Goal of the exercise
Give again the lines of the data from its first line through the line with "logic [DATA_W-1:0] data_mem [QUEUE_SLOTS];". Change nothing.

◇ ◇ ◇ ◇

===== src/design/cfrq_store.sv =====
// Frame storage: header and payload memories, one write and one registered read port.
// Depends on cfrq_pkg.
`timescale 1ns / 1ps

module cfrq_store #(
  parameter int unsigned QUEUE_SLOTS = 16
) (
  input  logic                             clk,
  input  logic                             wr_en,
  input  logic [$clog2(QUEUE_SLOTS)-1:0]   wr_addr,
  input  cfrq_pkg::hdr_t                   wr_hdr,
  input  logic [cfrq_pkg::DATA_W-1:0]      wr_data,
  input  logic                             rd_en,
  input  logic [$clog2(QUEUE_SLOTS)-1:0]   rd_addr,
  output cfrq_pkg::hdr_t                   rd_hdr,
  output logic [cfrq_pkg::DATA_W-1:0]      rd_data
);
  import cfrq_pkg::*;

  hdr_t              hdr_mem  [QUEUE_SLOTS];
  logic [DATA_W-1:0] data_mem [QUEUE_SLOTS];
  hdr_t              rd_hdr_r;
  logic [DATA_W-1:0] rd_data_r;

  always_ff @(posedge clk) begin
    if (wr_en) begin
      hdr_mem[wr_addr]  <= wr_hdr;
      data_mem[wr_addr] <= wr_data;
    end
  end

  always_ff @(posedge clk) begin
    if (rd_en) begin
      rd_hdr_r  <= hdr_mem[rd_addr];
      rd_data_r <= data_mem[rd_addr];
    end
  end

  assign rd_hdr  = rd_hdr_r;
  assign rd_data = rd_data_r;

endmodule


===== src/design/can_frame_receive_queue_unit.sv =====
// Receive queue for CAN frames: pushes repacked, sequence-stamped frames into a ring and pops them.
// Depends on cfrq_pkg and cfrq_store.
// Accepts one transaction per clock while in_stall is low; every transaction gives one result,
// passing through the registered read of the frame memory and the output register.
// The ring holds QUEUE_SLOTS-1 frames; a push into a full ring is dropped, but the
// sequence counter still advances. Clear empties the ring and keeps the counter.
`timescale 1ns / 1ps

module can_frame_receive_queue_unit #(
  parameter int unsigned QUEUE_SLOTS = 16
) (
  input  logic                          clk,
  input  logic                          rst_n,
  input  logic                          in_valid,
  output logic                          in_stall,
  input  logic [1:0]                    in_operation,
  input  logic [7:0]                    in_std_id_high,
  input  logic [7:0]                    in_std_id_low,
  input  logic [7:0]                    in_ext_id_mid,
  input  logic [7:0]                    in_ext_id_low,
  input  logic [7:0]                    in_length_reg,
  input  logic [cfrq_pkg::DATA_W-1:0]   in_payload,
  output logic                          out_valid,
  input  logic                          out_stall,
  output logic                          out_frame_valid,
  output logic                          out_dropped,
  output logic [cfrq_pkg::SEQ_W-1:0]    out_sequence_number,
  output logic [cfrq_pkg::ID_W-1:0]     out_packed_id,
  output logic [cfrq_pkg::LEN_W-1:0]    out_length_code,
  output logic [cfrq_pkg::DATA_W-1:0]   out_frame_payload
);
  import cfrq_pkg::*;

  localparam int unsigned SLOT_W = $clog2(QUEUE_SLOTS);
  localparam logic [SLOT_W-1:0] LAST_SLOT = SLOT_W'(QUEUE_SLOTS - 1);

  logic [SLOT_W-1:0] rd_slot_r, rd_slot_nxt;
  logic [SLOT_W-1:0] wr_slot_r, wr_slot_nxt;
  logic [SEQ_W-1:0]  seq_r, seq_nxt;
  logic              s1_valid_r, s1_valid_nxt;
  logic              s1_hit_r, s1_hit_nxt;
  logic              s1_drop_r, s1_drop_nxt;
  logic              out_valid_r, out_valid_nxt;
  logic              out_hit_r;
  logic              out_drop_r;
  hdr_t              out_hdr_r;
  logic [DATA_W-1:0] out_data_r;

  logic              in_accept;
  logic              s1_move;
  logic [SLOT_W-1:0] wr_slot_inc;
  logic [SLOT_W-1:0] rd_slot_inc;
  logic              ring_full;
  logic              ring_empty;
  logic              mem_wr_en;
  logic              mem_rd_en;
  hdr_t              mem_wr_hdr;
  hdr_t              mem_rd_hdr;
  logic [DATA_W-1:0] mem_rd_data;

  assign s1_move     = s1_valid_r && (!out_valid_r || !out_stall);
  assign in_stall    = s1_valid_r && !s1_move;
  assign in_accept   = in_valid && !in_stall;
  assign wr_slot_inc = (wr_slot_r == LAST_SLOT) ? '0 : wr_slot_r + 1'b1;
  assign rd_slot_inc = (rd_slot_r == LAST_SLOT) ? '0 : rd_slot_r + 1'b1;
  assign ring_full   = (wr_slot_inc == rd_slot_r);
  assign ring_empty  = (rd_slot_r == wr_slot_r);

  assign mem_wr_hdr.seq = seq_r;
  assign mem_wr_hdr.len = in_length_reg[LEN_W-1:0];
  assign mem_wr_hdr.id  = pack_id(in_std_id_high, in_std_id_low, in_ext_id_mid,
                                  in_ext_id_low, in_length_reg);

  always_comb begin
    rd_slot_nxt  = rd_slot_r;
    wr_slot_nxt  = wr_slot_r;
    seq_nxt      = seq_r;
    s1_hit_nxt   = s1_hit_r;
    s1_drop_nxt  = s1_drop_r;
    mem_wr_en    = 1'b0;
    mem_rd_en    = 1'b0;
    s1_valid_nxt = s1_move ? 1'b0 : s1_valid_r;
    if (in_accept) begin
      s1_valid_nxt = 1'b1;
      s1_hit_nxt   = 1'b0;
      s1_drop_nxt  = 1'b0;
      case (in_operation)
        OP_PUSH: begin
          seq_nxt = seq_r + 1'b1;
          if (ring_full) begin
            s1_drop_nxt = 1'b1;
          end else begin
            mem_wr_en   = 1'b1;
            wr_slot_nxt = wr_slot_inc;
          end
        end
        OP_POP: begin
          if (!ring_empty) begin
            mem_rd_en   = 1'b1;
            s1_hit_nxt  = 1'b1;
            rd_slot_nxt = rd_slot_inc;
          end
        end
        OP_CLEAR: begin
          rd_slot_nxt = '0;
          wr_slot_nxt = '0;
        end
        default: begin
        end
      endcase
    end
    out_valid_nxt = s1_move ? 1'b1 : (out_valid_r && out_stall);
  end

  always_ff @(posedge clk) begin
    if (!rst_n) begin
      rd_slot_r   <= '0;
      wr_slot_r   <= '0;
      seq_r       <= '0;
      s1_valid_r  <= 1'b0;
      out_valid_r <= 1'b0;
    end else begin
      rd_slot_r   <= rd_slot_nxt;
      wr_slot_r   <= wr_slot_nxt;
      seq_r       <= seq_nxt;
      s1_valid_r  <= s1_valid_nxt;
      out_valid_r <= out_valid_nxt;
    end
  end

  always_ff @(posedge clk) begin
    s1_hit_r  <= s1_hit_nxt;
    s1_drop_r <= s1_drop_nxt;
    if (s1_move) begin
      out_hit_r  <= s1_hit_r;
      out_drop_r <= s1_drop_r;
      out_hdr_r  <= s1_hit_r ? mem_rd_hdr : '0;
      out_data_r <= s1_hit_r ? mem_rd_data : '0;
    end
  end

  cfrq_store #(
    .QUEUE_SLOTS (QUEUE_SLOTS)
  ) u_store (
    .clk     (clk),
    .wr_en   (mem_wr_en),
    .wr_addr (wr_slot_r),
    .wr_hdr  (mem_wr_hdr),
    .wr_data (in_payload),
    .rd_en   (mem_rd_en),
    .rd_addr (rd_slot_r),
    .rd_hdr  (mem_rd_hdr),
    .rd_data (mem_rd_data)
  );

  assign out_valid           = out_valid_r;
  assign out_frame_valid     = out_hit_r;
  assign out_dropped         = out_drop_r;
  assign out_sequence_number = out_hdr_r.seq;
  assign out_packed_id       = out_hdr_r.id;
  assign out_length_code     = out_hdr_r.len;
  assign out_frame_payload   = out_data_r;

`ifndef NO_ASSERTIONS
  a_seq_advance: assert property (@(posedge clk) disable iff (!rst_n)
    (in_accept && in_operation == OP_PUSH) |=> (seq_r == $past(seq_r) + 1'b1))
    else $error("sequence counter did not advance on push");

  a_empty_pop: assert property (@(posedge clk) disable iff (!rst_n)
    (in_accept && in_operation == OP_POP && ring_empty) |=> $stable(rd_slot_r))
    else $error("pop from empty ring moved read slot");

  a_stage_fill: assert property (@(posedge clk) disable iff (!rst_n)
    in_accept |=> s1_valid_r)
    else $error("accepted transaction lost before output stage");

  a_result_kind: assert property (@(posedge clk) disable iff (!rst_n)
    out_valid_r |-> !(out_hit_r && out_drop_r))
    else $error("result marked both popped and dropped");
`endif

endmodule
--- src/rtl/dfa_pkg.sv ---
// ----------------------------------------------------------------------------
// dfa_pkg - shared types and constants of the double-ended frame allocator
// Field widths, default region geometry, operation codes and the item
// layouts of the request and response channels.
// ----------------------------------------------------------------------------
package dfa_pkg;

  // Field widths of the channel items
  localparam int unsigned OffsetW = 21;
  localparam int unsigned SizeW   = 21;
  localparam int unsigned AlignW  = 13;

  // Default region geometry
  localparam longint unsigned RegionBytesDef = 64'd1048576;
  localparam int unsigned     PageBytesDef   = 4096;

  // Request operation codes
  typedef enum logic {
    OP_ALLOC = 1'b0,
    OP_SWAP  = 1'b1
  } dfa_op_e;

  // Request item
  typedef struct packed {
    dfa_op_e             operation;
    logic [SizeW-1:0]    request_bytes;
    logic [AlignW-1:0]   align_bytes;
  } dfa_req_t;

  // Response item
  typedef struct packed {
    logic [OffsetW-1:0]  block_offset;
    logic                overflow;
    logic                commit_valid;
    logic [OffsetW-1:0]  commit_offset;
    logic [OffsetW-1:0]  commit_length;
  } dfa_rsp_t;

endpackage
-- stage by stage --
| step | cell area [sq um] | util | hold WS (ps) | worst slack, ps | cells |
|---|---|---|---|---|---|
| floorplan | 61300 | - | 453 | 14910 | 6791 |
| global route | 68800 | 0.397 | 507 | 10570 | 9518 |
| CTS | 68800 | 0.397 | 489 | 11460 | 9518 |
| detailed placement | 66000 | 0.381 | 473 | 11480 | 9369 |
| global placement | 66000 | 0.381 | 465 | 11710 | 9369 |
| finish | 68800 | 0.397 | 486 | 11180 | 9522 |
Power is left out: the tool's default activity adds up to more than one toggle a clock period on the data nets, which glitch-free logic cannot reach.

◇ ◇ ◇ ◇

Exercise output
===== src/design/cfrq_store.sv =====
// Frame storage: header and payload memories, one write and one registered read port.
// Depends on cfrq_pkg.
`timescale 1ns / 1ps

module cfrq_store #(
  parameter int unsigned QUEUE_SLOTS = 16
) (
  input  logic                             clk,
  input  logic                             wr_en,
  input  logic [$clog2(QUEUE_SLOTS)-1:0]   wr_addr,
  input  cfrq_pkg::hdr_t                   wr_hdr,
  input  logic [cfrq_pkg::DATA_W-1:0]      wr_data,
  input  logic                             rd_en,
  input  logic [$clog2(QUEUE_SLOTS)-1:0]   rd_addr,
  output cfrq_pkg::hdr_t                   rd_hdr,
  output logic [cfrq_pkg::DATA_W-1:0]      rd_data
);
  import cfrq_pkg::*;

  hdr_t              hdr_mem  [QUEUE_SLOTS];
  logic [DATA_W-1:0] data_mem [QUEUE_SLOTS];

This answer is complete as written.